Wygnany dysydent postawił stopę na chińskiej ziemi dzięki... tajfunowi
Tajfun dokonał tego, czego przez lata nie udało się dyplomatom z wielu państw. Jeden z najbardziej znanych chińskich dysydentów, uczestnik protestów na Tiananmen - Wang Dan, po raz pierwszy od 15 lat postawił stopę na chińskiej ziemi. Wszystko dzięki tajfunowi Saola.

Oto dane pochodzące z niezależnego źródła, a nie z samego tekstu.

==> config.mk <==
export PLATFORM = sky130hd
export DESIGN_NAME = rep_string_sequencer_flat
export DESIGN_NICKNAME = d
export VERILOG_FILES = /design/src/rtl/rep_string_sequencer_if.sv /design/src/rtl/rep_string_sequencer.sv /design/src/flat_wrapper.sv
export SDC_FILE = /design/constraint.sdc
export NUM_CORES = 1
export LEC_CHECK = 0
export BUFFER_PORTS_ARGS = -buffer_cell sky130_fd_sc_hd__buf_2
export CAP_MARGIN = 20
export CELL_PAD_IN_SITES_DETAIL_PLACEMENT = 0
export CELL_PAD_IN_SITES_GLOBAL_PLACEMENT = 1
export CORE_UTILIZATION = 30
export CTS_CLUSTER_DIAMETER = 30
export CTS_CLUSTER_SIZE = 12
export DETAILED_ROUTE_END_ITERATION = 8
export PLACE_DENSITY_LB_ADDON = 0.1
export SLEW_MARGIN = 20
export SYNTH_ARGS = -nofsm -noshare
export SYNTH_HDL_FRONTEND = slang
export SYNTH_SLANG_ARGS = --single-unit
==> constraint.sdc <==
create_clock -name clk -period 3.3 [get_ports clk]
set_input_delay 0.825 -clock clk [delete_from_list [all_inputs] [get_ports clk]]
set_output_delay 0.825 -clock clk [all_outputs]
set_load 0.02 [all_outputs]
$ cat src/rtl/lc3b_types.sv
// Shared LC-3b pipeline types used by the fetch-redirect sequencer.
package lc3b_types;

  localparam int PC_W_DEF  = 16;
  localparam int CNT_W_DEF = 16;

  typedef enum logic {
    IDLE = 1'b0,
    PEND = 1'b1
  } redirect_state_t;

  typedef enum logic [1:0] {
    SRC_NONE = 2'd0,
    SRC_EX   = 2'd1,
    SRC_MEM  = 2'd2
  } redirect_src_t;

endpackage

$ cat src/rtl/redirect_perf_counters.sv
// Three saturating event counters for redirect activity.
// Only instantiated when FLUSH_PERF_EN is defined.
module redirect_perf_counters
  import lc3b_types::*;
#(
  parameter int CNT_W = CNT_W_DEF
) (
  input  logic             clk,
  input  logic             reset_n,
  input  logic             inc_mispred,
  input  logic             inc_mem_redir,
  input  logic             inc_wait,
  output logic [CNT_W-1:0] perf_mispred,
  output logic [CNT_W-1:0] perf_mem_redir,
  output logic [CNT_W-1:0] perf_wait_cyc
);

  logic [CNT_W-1:0] mispred_q, mispred_d;
  logic [CNT_W-1:0] mem_redir_q, mem_redir_d;
  logic [CNT_W-1:0] wait_cyc_q, wait_cyc_d;

  // Increment on each event but stick at all-ones instead of wrapping.
  always_comb begin
    mispred_d   = mispred_q;
    mem_redir_d = mem_redir_q;
    wait_cyc_d  = wait_cyc_q;
    if (inc_mispred && !(&mispred_q))     mispred_d   = mispred_q + CNT_W'(1);
    if (inc_mem_redir && !(&mem_redir_q)) mem_redir_d = mem_redir_q + CNT_W'(1);
    if (inc_wait && !(&wait_cyc_q))       wait_cyc_d  = wait_cyc_q + CNT_W'(1);
  end

  // Counter registers, cleared by reset.
  always_ff @(posedge clk or negedge reset_n) begin
    if (!reset_n) begin
      mispred_q   <= '0;
      mem_redir_q <= '0;
      wait_cyc_q  <= '0;
    end else begin
      mispred_q   <= mispred_d;
      mem_redir_q <= mem_redir_d;
      wait_cyc_q  <= wait_cyc_d;
    end
  end

  assign perf_mispred   = mispred_q;
  assign perf_mem_redir = mem_redir_q;
  assign perf_wait_cyc  = wait_cyc_q;

endmodule

$ cat src/rtl/redirect_ctrl.sv
// Fetch-redirect / flush sequencer for the 5-stage LC-3b pipeline.
// Arbitrates EX (mispredict / BTB miss) against MEM (JSR/JSRR/TRAP) redirects,
// squashes younger stages and holds the redirect PC until fetch takes it.
// Optional feature: define FLUSH_PERF_EN to add the perf_* counters and ports.
module redirect_ctrl
  import lc3b_types::*;
#(
  parameter int PC_W  = PC_W_DEF
`ifdef FLUSH_PERF_EN
  ,parameter int CNT_W = CNT_W_DEF
`endif
) (
  input  logic            clk,
  input  logic            reset_n,
  input  logic            ex_br_ind,
  input  logic            ex_pred,
  input  logic            ex_btb_hit,
  input  logic            ex_taken,
  input  logic [PC_W-1:0] ex_target,
  input  logic [PC_W-1:0] ex_fallthru,
  input  logic            mem_redirect,
  input  logic [PC_W-1:0] mem_target,
  input  logic            if_ready,
  output logic            redirect_valid,
  output logic [PC_W-1:0] redirect_pc,
  output logic            flush_if_id,
  output logic            flush_id_ex,
  output logic            flush_ex_mem,
  output logic            busy
`ifdef FLUSH_PERF_EN
  ,output logic [CNT_W-1:0] perf_mispred
  ,output logic [CNT_W-1:0] perf_mem_redir
  ,output logic [CNT_W-1:0] perf_wait_cyc
`endif
);

  redirect_state_t state_q, state_d;
  logic [PC_W-1:0] pc_q, pc_d;
  redirect_src_t   src;
  logic            ex_req;
  logic            mem_req;
  logic [PC_W-1:0] ex_tgt;

  // Decode raw EX/MEM control into requests; MEM is older so it wins, and
  // while a redirect is pending only MEM can replace it.
  always_comb begin
    ex_req  = ex_br_ind & ((ex_pred != ex_taken) | ~ex_btb_hit);
    ex_tgt  = ex_taken ? ex_target : ex_fallthru;
    mem_req = mem_redirect;
    src     = SRC_NONE;
    if (mem_req) begin
      src = SRC_MEM;
    end else if (ex_req && state_q == IDLE) begin
      src = SRC_EX;
    end
  end

  // State and redirect PC registers.
  always_ff @(posedge clk or negedge reset_n) begin
    if (!reset_n) begin
      state_q <= IDLE;
      pc_q    <= '0;
    end else begin
      state_q <= state_d;
      pc_q    <= pc_d;
    end
  end

  // Next state: enter PEND on any accepted request, leave on handshake
  // unless a MEM override arrives in the same cycle.
  always_comb begin
    state_d = state_q;
    pc_d    = pc_q;
    case (src)
      SRC_MEM: pc_d = mem_target;
      SRC_EX:  pc_d = ex_tgt;
      default: pc_d = pc_q;
    endcase
    case (state_q)
      IDLE: if (src != SRC_NONE) state_d = PEND;
      PEND: if (!mem_req && if_ready) state_d = IDLE;
      default: state_d = IDLE;
    endcase
  end

  // Outputs: flushes are combinational in the request cycle; PEND also
  // squashes the wrong-path fetch slot every cycle.
  always_comb begin
    redirect_valid = (state_q == PEND);
    busy           = (state_q == PEND);
    redirect_pc    = pc_q;
    flush_if_id    = (state_q == PEND) || (src != SRC_NONE);
    flush_id_ex    = (src != SRC_NONE);
    flush_ex_mem   = (src == SRC_MEM);
  end

  // EX is a squashed bubble while a redirect is pending.
  assert property (@(posedge clk) disable iff (!reset_n)
                   !(state_q == PEND && ex_br_ind));

`ifdef FLUSH_PERF_EN
  redirect_perf_counters #(
    .CNT_W(CNT_W)
  ) u_perf (
    .clk           (clk),
    .reset_n       (reset_n),
    .inc_mispred   (src == SRC_EX),
    .inc_mem_redir (src == SRC_MEM),
    .inc_wait      ((state_q == PEND) && !if_ready),
    .perf_mispred  (perf_mispred),
    .perf_mem_redir(perf_mem_redir),
    .perf_wait_cyc (perf_wait_cyc)
  );
`endif

endmodule

$ cat config.mk
export PLATFORM = sky130hd
export DESIGN_NAME = redirect_ctrl
export DESIGN_NICKNAME = d
export VERILOG_FILES = /design/src/rtl/lc3b_types.sv /design/src/rtl/redirect_perf_counters.sv /design/src/rtl/redirect_ctrl.sv
export SDC_FILE = /design/constraint.sdc
export NUM_CORES = 1
export LEC_CHECK = 0
export ABC_AREA = 1
export BUFFER_PORTS_ARGS = -buffer_cell sky130_fd_sc_hd__buf_2
export CORE_MARGIN = 5
export CORE_UTILIZATION = 47
export CTS_BUF_LIST = sky130_fd_sc_hd__clkbuf_4
export CTS_CLUSTER_SIZE = 30
export DETAILED_ROUTE_END_ITERATION = 10
export GPL_ROUTABILITY_DRIVEN = 0
export PLACE_DENSITY = 0.88
export SLEW_MARGIN = 20
export SYNTH_ARGS = -nofsm -noshare
export SYNTH_HDL_FRONTEND = slang
export SYNTH_HIERARCHICAL = 1
export SYNTH_SLANG_ARGS = --single-unit
export TNS_END_PERCENT = 5
$ cat constraint.sdc
create_clock -name clk -period 3.1 [get_ports clk]
set_clock_uncertainty 0.2 [all_clocks]
set_input_delay 0.62 -clock clk [delete_from_list [all_inputs] [get_ports clk]]
set_output_delay 0.62 -clock clk [all_outputs]
set_load 0.1 [all_outputs]
==> results.tsv <==
stage	metric	value	unit
outcome	outcome	complete, no violations	
critical_path	delay-heaviest family, CP	simple AND/OR/NAND/NOR gates	
global_route	gr usage total	18.0	%
critical_path	Required @ worst endpoint	2.28	ns
timing	RSZ-0062 raised after global routing	no	
route	residual DRC count	0	
timing	Slew HR	66.6	%
global_route	GR Overflow Total	0	
critical_path	Startpoint Class	input pin	
power_and_ir_drop	Max rail drop VDD	0.296	mV
clock_tree	CTS Buffer Depth	2	
route	WL/cell	12.8	microns
global_route	vias in the first global route	1197	
timing	Peak Freq	372	MHz
yosys	Unique masters post-synth	18	
timing	period utilization	86.7	%
route	vias	1287	
power_and_ir_drop	Power, Total	0.752	mW
power_and_ir_drop	Lkg Pwr	0.912	nW
route	Initial DRC Count	25	
yosys	Synthesis Warnings	6	
final_layout	Area Growth Syn to Fin	33.4	%
die	Die Area	3650	sq um
yosys	synthesized instance count	155	
route	vias per cell	5.07	
clock_tree	clock sinks	17	
clock_tree	CTS buffer count	3	
critical_path	CP max FO	19	
timing	count of final setup violators	0	
die	Core Box Area	2450	sq um
timing	Final Max Tran Viols	0	
critical_path	Setup CP Type	input pin to output pin	
yosys	Synth Net Count	211	
final_layout	share of post-route cells with drive strength above 1	45.1	%
clock_tree	Post-CTS Setup Bufs	0	
yosys	post-synthesis simple-gate area fraction	53.9	%
yosys	Adder-Cell Fraction of Synth Area	0	%
placed_design	Port Buffers	76	
yosys	syn_area_per_cell	7.70	sq um
critical_path	slowest CP cell	buf_2	
clock_tree	CTS Hold Bufs	0	
die	Site Rows	18	
global_route	pin count of the biggest net entering global routing	20	
critical_path	WP buf/inv	3	
run	Max-Cap Viols	0	
yosys	sequential share of the synthesized area	35.6	%
yosys	XOR/XNOR share of the synthesized area	0	%
yosys	#FFs+latches synth	17	
route	DR pass1 iterations	4	
global_route	initial antenna violation count	0	
global_route	first-pass GRT wire length	5.00	mm
clock_tree	Worst-Skew Late Latency	0.29	ns
clock_tree	CTS tree	built	
min_path	Min-Delay Path Class	input pin to asynchronous set/reset pin	
critical_path	Crit. End Element	output pin	
yosys	mux cell area share after synthesis	0	%
timing	Fin. Hold Viols	0	
timing	TNS Setup	0	ns
die	chip width	60.4	microns
clock_tree	Root Buffer	clkbuf_4	
clock_tree	H-tree depth	1	
final_layout	n_diodes	0	
final_layout	# nets final	281	
die	Initial Util	48.6	%
yosys	post-synth top area share	35.6	%
route	Routed Wire Length	3.26	mm
yosys	Synth Area in Compound Gates	0.629	%
placed_design	DP Wirelength	2.63	mm
critical_path	max incr delay on CP	0.29	ns
final_layout	Fillers	220	
critical_path	critical-path cell list	buf_2 > inv_6 > nand2_4 > nand3_4 > nand2_8 > nand3_1 > buf_12	
clock_tree	clk slew on worst S/H paths	0.10	ns
critical_path	CP Data Arrival Time	1.87	ns
die	Die H	60.4	microns
yosys	Netlist Area Pre-Place	1190	sq um
timing	Slew @ Worst Pin	0.504	ns
clock_tree	number of gates resized after CTS	0	
timing	Tmin final	2.69	ns
power_and_ir_drop	pwr dens	472	nW/um^2
yosys	largest area contributor in the synthesized netlist	dfrtp_1	
route	Detail Route Antenna Nets	0	
yosys	synth top area cells	dfrtp_1, nand2_1, nand3_2, nand4_1, nand3_1	
die	I/O pin cnt	77	
yosys	largest family of logic cells by synthesized area	simple AND/OR/NAND/NOR gates	
cell type report:
| cell class | instances | area (sq um) | share of cell area (%) |
|---|---|---|---|
| multi-input combinational | 120 | 651 | 40.8 |
| sequential | 17 | 425 | 26.7 |
| timing repair buffer | 78 | 425 | 26.7 |
| tap | 30 | 37.5 | 2.36 |
| clock buffer | 4 | 30.0 | 1.89 |
| inverter | 5 | 23.8 | 1.49 |
registers in the layout, summed over array words and instances, names as in the netlist:
signal and cells:
busy 1, redirect_pc 16
per-stage QoR:
step | util [%] | area (sq um) | setup WS (ns) | hold slack [ns] | cells
final | 64.9 | 1590 | 0.412 | 0.0354 | 254
after global routing | 64.9 | 1590 | 0.331 | 0.0597 | 254
after CTS | 64.9 | 1590 | 0.419 | 0.0450 | 254
after detailed placement | 63.7 | 1560 | 0.421 | 0.297 | 250
after floorplan | - | 1190 | 0.128 | 0.124 | 155
after global placement | 63.7 | 1560 | 0.463 | 0.304 | 250
cell families (layout without fill, tap and decap cells):
logic type | after synthesis | after routing
AND/OR/NAND/NOR | 119 | 119
buffers and inverters | 18 | 87
flip-flops | 17 | 17
AO/OA/AOI/OAI | 1 | 1
synth_stat cells:
cell	count
buf_12	1
buf_2	5
buf_4	4
buf_6	1
clkbuf_1	2
clkinv_1	1
dfrtp_1	17
inv_1	3
inv_6	1
nand2_1	66
nand2_4	1
nand2_8	1
nand3_1	19
nand3_2	14
nand3_4	1
nand4_1	16
nor2_4	1
o211ai_1	1
per-layer routing:
layer / vias up / GRT usage [%] / share of wire (%)
li1: 656 / - / -
met2: 48 / 31.6 / 49
met5: - / 0 / 0
met4: 0 / 6.65 / 0.83
met3: 2 / 1.70 / 8.1
met1: 581 / 22.8 / 42
layout by cell type, fill, tap and decap left out:
master,count
buf_2,74
clkbuf_4,4
inv_1,3
inv_6,1
nand3_1,19
nand2_8,1
buf_4,2
nand2_4,1
dfrtp_1,17
nand2_1,66
o211ai_1,1
nand4_1,16
nand3_2,14
nand3_4,1
nor2_4,1
clkinv_1,1
buf_12,2
worst paths after layout:
kind,from,end,slack (ns),depth (start not counted)
setup reg to reg,busy,redirect_pc[3],1.59,4
max in group asynchronous,reset_n,redirect_pc[8],2.38,1
hold / removal,reset_n,redirect_pc[13],0.04,1
hold reg to reg,redirect_pc[15],redirect_pc[15],0.32,2
min in group clk,redirect_pc[15],redirect_pc[15],0.32,2
setup / recovery,ex_taken,flush_if_id,0.41,7
report_power, final:
part / switching, mW / internal (mW) / total, mW
clock: 0.0691 / 0.0587 / 0.128
sequential: 0.0156 / 0.245 / 0.260
combinational: 0.284 / 0.0797 / 0.364
total: 0.369 / 0.383 / 0.752
Power figures use the tool's default switching activity.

Wang Dan w czwartek znajdował się na pokładzie samolotu, lecącego z USA na Tajwan. Ze względu na tajfun maszyna musiała jednak wylądować w Hongkongu. Tymczasem chińskie władze od lat uniemożliwiają Wangowi - więzionemu uczestnikowi protestów na Tiananmen - powrotu do Chin.
W 1998 chińskie władze zgodziły się na wyjazd Wang Dana do USA, gdzie otrzymał azyl polityczny. Wang obecnie mieszka na Tajwanie. To właśnie ten dysydent, za pośrednictwem łączy wideo, przemawia do uczestników nocnego czuwania w Hongkongu z okazji kolejnych rocznic masakry na Tiananmen.
O swoim nieoczekiwanym przyjeździe do Hongkongu Wang Dan poinformował na portalach społecznościowych. W ciągu kilku godzin odwiedziło go wielu reporterów i działaczy społecznych, którzy - aby przedostać się do międzynarodowej strefy hongkońskiego lotniska - musieli kupić bilety lotnicze. W czwartek po południu Wang Dan powrócił na Tajwan.
W czwartek tajfun Saola całkowicie sparaliżował komunikację na Tajwanie. W wyniku powodzi i osunięć ziemi, wywołanych przez ulewne burze, zginęło tam co najmniej pięć osób.